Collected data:
((

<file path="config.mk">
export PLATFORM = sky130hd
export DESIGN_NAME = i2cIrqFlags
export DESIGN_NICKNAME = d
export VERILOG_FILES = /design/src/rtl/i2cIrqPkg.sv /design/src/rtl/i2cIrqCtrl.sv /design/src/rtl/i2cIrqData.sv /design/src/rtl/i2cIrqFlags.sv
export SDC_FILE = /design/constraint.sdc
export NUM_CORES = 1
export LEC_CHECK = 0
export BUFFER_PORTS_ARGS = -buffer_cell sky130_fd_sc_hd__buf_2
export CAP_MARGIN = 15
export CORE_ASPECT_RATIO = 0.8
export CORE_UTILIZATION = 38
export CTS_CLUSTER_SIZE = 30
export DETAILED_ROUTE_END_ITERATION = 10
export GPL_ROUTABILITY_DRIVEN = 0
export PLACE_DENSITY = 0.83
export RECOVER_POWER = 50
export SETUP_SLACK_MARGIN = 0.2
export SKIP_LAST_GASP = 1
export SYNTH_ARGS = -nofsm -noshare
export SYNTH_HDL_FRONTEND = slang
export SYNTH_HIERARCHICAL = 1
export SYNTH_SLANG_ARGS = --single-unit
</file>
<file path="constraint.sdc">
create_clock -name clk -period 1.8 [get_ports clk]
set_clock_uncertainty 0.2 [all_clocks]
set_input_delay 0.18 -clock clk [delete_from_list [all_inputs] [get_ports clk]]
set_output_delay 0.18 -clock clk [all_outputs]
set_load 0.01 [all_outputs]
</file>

))
((

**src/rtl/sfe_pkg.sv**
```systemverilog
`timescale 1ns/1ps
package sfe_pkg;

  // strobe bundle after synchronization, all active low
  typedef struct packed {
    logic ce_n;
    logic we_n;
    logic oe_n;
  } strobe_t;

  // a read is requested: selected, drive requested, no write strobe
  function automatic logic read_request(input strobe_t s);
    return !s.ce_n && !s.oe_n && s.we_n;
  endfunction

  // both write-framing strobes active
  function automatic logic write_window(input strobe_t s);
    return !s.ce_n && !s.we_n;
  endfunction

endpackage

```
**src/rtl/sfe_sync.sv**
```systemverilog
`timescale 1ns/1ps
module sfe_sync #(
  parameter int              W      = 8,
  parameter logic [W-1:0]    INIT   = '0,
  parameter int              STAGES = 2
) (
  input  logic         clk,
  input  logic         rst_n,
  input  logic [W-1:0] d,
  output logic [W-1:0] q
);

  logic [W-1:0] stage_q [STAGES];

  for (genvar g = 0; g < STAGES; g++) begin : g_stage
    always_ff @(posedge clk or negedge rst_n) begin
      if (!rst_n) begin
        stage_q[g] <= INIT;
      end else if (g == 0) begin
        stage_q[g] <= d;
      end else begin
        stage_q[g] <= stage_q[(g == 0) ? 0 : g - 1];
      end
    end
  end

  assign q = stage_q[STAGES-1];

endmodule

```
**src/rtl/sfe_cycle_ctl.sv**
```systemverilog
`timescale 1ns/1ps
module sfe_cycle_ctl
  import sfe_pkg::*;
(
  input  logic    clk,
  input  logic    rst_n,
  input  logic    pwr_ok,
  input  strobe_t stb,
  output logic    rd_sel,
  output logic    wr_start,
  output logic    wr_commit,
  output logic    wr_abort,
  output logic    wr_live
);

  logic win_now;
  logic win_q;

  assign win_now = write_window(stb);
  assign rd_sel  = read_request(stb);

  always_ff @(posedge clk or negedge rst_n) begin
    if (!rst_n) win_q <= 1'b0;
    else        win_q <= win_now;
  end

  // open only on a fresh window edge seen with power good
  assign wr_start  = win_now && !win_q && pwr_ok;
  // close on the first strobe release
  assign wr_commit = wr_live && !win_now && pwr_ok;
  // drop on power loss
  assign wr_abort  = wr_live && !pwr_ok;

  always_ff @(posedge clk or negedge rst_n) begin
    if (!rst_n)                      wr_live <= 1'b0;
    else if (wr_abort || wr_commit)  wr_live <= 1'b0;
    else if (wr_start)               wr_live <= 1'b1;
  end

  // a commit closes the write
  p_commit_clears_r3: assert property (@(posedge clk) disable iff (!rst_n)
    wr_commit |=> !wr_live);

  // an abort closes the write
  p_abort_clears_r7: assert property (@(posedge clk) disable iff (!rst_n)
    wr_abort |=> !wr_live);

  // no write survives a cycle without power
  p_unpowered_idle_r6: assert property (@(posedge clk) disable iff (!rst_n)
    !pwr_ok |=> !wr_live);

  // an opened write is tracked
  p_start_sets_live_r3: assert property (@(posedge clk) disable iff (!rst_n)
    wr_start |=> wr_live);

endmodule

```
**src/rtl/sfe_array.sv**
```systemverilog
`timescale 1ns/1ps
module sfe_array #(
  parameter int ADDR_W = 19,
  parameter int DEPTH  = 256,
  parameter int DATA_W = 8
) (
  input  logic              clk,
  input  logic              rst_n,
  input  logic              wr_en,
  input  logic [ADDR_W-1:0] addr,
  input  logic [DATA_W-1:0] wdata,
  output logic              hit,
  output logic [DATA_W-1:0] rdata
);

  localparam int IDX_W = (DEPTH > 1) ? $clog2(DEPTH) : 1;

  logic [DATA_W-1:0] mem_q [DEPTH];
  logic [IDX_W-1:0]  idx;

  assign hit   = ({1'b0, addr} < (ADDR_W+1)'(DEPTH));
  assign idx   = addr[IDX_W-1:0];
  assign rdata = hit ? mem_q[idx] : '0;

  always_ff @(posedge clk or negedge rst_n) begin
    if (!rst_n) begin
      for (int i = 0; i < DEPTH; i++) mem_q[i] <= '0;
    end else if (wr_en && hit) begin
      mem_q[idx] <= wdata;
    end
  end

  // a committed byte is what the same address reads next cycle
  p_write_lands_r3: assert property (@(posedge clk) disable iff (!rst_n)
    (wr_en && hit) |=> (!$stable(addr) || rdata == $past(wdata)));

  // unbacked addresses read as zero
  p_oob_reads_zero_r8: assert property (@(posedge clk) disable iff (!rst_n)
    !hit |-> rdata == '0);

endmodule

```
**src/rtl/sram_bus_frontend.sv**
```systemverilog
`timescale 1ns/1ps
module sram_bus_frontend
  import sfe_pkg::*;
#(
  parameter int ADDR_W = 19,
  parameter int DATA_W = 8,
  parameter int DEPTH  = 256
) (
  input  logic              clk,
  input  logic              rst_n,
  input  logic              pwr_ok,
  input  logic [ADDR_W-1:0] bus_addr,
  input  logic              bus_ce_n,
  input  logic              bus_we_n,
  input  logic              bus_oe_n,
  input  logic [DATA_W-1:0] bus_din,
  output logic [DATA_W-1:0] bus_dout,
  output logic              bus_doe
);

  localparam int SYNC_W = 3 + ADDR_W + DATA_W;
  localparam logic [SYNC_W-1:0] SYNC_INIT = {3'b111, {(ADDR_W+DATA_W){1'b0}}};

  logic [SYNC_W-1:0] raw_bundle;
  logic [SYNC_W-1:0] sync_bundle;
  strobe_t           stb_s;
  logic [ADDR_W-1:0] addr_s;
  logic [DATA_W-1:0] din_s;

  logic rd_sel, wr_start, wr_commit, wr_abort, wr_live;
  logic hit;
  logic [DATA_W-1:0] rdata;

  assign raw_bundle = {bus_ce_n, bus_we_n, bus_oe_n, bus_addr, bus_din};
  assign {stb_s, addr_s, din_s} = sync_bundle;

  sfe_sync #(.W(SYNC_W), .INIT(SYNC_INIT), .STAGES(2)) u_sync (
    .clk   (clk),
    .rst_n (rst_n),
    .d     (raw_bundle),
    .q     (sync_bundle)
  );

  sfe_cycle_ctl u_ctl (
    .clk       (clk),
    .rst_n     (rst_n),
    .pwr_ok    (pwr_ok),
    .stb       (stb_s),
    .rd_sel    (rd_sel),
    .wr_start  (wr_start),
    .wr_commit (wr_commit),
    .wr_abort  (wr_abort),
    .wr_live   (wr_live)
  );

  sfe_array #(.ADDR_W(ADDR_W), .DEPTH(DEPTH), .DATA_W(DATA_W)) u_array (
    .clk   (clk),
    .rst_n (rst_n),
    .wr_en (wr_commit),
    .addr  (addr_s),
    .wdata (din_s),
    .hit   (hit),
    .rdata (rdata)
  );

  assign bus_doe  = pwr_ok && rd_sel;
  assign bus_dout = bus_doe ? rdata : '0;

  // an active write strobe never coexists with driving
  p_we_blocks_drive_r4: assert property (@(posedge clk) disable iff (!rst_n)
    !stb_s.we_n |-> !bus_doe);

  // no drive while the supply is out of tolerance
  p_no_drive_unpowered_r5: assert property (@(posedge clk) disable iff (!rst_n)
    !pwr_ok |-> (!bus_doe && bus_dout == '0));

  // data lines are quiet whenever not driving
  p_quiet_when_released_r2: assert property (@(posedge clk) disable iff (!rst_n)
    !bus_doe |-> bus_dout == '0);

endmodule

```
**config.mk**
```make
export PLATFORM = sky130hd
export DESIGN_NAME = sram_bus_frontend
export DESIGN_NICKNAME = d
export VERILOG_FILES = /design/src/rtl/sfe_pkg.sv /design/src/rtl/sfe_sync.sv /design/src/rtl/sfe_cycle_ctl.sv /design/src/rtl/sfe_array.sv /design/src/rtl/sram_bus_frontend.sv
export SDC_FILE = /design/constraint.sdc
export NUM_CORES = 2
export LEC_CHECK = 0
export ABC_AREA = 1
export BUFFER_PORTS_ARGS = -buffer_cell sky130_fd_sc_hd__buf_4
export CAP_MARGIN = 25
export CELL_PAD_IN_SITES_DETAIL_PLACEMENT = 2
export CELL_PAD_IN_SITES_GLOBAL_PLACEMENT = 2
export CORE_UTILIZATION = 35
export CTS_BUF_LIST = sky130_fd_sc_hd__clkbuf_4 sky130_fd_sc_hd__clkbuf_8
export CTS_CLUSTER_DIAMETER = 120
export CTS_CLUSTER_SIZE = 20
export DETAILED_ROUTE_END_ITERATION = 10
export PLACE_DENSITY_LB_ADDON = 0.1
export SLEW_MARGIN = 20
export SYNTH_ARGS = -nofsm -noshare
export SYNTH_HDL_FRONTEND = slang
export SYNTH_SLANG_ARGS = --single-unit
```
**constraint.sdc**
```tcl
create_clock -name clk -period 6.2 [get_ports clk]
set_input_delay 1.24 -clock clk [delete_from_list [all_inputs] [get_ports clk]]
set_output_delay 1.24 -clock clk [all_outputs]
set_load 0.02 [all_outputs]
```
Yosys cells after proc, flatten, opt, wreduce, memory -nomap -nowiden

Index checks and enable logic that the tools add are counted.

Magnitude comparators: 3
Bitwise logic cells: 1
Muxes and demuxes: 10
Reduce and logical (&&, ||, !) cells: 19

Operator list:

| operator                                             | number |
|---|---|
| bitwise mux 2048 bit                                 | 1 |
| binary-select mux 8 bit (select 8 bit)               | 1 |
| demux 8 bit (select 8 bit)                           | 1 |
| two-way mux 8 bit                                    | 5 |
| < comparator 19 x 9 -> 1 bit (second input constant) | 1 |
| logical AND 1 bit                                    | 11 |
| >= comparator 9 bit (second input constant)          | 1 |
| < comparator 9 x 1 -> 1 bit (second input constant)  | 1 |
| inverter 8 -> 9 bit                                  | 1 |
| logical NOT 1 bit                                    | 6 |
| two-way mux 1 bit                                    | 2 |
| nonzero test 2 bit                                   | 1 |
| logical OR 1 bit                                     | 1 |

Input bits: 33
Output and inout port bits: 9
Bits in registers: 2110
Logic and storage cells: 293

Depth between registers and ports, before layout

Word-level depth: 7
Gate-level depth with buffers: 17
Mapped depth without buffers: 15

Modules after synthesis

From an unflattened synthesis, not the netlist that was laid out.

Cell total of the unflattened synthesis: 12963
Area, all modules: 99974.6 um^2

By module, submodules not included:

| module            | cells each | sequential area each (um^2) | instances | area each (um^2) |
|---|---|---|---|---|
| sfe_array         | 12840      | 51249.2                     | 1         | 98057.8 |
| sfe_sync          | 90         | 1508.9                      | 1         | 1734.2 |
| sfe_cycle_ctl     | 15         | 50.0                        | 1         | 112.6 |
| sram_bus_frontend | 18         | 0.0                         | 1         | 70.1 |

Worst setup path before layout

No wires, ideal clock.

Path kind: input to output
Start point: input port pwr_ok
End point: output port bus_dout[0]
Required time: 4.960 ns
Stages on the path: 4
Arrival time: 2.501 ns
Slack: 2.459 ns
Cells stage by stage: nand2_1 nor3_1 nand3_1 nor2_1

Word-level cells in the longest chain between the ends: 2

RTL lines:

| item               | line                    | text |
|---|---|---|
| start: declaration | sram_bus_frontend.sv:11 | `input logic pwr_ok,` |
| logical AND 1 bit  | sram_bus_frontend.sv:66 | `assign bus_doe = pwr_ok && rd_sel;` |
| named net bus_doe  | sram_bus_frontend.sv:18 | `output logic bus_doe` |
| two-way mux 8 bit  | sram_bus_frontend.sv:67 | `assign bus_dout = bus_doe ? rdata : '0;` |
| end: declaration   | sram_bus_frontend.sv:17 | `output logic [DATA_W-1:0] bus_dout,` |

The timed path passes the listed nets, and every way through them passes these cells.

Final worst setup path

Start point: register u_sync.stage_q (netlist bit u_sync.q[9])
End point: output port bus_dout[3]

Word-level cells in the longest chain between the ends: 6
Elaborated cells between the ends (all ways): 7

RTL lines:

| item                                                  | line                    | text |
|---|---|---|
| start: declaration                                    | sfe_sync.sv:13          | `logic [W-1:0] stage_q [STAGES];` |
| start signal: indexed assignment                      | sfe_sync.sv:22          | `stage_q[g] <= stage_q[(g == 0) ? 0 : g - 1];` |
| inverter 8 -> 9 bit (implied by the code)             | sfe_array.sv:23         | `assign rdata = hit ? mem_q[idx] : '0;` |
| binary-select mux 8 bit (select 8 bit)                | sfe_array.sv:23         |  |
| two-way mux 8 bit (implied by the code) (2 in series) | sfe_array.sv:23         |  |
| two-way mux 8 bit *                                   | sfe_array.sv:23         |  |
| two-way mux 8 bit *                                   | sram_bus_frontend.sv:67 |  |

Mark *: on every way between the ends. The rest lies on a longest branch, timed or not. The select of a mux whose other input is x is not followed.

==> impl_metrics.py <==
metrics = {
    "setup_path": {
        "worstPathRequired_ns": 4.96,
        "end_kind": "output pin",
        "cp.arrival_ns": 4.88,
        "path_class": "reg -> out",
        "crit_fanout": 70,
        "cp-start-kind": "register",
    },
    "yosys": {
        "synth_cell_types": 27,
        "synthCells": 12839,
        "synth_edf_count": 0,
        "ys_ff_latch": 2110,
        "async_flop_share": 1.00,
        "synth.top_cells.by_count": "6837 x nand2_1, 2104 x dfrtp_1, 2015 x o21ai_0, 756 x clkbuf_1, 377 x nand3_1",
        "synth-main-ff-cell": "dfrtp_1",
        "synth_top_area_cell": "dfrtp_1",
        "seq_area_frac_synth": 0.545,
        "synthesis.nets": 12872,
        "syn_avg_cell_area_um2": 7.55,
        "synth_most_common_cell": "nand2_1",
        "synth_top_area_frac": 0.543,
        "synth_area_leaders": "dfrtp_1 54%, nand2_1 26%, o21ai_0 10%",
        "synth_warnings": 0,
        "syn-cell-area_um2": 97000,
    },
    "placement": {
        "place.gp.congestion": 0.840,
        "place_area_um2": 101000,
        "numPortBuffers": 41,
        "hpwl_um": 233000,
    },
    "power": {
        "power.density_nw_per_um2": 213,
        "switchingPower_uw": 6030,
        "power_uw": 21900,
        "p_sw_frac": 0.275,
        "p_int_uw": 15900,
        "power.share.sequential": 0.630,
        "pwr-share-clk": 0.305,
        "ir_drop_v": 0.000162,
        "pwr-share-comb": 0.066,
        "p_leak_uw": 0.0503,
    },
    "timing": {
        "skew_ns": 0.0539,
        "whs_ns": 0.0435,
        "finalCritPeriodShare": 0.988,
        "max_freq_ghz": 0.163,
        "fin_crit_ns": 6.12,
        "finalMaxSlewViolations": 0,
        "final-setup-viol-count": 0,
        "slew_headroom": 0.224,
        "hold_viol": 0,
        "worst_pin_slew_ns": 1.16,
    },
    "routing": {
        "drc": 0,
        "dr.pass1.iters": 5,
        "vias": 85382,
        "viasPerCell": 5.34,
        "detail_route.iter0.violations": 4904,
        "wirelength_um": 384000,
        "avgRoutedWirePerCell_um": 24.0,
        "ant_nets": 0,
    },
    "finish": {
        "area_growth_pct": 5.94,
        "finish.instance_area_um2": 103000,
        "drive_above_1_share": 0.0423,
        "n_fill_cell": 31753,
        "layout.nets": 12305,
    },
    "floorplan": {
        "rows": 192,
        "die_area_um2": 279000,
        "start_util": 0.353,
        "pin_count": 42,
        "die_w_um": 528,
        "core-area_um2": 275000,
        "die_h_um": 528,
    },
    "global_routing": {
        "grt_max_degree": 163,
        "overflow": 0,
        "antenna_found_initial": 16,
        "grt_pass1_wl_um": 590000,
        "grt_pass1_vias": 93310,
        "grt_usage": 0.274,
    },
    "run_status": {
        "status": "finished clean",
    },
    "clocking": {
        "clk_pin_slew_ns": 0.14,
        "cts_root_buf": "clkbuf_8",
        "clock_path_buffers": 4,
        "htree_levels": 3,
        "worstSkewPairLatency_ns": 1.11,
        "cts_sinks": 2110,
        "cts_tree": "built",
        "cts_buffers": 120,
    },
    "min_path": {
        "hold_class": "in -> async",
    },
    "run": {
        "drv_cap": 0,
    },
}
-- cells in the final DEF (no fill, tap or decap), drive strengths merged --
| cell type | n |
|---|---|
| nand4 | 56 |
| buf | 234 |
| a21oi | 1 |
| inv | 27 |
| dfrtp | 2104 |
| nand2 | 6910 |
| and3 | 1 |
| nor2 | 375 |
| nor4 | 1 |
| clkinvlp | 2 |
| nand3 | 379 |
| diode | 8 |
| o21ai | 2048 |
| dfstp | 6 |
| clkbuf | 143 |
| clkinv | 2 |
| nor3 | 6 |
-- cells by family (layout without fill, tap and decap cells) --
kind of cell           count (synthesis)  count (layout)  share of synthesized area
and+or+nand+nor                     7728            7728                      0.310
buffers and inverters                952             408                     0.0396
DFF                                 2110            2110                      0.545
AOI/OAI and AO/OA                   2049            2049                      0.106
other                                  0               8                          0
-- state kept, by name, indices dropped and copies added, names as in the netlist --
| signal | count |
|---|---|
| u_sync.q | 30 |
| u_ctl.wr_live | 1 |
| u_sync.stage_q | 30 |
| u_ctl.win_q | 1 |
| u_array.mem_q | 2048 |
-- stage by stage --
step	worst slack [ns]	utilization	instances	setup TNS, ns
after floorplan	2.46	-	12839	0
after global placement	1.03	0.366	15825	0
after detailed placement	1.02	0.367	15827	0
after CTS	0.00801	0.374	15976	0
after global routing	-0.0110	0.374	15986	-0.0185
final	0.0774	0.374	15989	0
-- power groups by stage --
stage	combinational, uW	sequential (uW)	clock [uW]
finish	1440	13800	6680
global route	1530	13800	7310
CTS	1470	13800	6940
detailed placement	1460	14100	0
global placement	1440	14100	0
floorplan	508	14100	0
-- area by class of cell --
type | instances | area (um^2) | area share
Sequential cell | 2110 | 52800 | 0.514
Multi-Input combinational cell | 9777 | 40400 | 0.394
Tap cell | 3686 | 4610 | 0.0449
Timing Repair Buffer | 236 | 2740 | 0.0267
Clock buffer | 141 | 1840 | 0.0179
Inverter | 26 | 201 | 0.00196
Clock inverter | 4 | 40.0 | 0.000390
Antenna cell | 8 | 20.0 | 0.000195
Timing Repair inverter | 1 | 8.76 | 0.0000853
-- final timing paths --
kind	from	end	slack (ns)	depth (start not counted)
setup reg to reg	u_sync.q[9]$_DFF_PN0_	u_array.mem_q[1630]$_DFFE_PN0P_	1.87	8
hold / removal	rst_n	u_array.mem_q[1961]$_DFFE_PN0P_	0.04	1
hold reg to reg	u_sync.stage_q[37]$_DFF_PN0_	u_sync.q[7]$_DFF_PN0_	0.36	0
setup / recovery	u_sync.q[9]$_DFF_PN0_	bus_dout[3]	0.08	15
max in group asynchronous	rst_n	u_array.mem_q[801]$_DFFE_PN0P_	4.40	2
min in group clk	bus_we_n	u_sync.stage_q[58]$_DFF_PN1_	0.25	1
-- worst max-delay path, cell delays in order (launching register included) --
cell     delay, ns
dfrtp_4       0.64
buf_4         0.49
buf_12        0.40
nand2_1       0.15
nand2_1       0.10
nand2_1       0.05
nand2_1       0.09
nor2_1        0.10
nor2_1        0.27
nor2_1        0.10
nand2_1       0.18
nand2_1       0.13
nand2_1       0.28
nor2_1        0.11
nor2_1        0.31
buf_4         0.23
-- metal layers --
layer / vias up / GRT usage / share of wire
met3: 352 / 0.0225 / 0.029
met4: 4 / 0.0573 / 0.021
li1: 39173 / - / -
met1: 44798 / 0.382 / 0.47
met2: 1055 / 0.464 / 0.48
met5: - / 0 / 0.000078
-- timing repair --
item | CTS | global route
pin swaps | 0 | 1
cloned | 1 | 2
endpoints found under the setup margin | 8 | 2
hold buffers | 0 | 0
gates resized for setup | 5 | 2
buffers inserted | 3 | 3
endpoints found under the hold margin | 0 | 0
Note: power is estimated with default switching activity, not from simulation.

))

▶ _INSTRUCTIONS FOR THE TASK_:
Once the line with "clkinvlp | 2 |" is found in the records above, print exactly that line and every line after it through the line with "-- cells by".

▶ _YOUR SOLUTION_:
| clkinvlp | 2 |
| nand3 | 379 |
| diode | 8 |
| o21ai | 2048 |
| dfstp | 6 |
| clkbuf | 143 |
| clkinv | 2 |
| nor3 | 6 |
-- cells by family (layout without fill, tap and decap cells) --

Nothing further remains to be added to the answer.